The task - Instruction for the data below: set down exactly the lines from the line with "export SDC_FILE = /design/constraint.sdc" to the line with "set_load 0.01 [all_outputs]", inclusive, and no others.

Working data: Begin

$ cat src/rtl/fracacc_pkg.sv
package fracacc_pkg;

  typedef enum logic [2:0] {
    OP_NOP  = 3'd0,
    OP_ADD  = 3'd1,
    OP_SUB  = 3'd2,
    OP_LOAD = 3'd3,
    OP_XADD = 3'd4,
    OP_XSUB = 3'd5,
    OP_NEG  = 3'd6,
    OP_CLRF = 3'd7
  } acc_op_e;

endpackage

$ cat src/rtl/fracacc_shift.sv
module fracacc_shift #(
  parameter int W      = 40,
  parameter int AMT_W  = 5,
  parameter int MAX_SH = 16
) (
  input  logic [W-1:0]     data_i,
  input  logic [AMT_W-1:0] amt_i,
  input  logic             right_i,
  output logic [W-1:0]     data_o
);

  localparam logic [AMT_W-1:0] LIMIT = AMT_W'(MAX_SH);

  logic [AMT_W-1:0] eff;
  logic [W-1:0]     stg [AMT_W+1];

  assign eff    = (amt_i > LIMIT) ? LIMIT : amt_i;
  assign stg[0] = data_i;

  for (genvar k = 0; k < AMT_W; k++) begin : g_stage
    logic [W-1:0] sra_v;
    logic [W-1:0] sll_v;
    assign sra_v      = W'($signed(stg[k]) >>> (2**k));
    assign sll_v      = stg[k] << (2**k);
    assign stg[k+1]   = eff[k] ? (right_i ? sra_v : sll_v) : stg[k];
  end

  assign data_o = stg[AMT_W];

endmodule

Working data: End
Working data: Begin

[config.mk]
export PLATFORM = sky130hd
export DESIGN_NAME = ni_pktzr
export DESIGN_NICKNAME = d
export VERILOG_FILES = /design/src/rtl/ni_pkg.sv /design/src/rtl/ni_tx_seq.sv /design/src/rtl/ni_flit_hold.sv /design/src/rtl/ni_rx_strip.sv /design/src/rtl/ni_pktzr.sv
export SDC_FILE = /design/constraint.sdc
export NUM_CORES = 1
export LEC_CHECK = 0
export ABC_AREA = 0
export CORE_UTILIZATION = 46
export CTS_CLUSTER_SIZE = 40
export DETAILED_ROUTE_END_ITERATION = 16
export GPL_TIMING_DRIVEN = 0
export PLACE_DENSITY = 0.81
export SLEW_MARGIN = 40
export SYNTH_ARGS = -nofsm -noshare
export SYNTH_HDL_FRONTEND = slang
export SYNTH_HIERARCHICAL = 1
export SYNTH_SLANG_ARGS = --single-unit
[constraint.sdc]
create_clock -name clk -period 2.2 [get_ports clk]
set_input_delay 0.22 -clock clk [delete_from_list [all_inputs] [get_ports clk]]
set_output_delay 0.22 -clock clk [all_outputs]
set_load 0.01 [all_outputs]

Working data: End

Task result -
export SDC_FILE = /design/constraint.sdc
export NUM_CORES = 1
export LEC_CHECK = 0
export ABC_AREA = 0
export CORE_UTILIZATION = 46
export CTS_CLUSTER_SIZE = 40
export DETAILED_ROUTE_END_ITERATION = 16
export GPL_TIMING_DRIVEN = 0
export PLACE_DENSITY = 0.81
export SLEW_MARGIN = 40
export SYNTH_ARGS = -nofsm -noshare
export SYNTH_HDL_FRONTEND = slang
export SYNTH_HIERARCHICAL = 1
export SYNTH_SLANG_ARGS = --single-unit
[constraint.sdc]
create_clock -name clk -period 2.2 [get_ports clk]
set_input_delay 0.22 -clock clk [delete_from_list [all_inputs] [get_ports clk]]
set_output_delay 0.22 -clock clk [all_outputs]
set_load 0.01 [all_outputs]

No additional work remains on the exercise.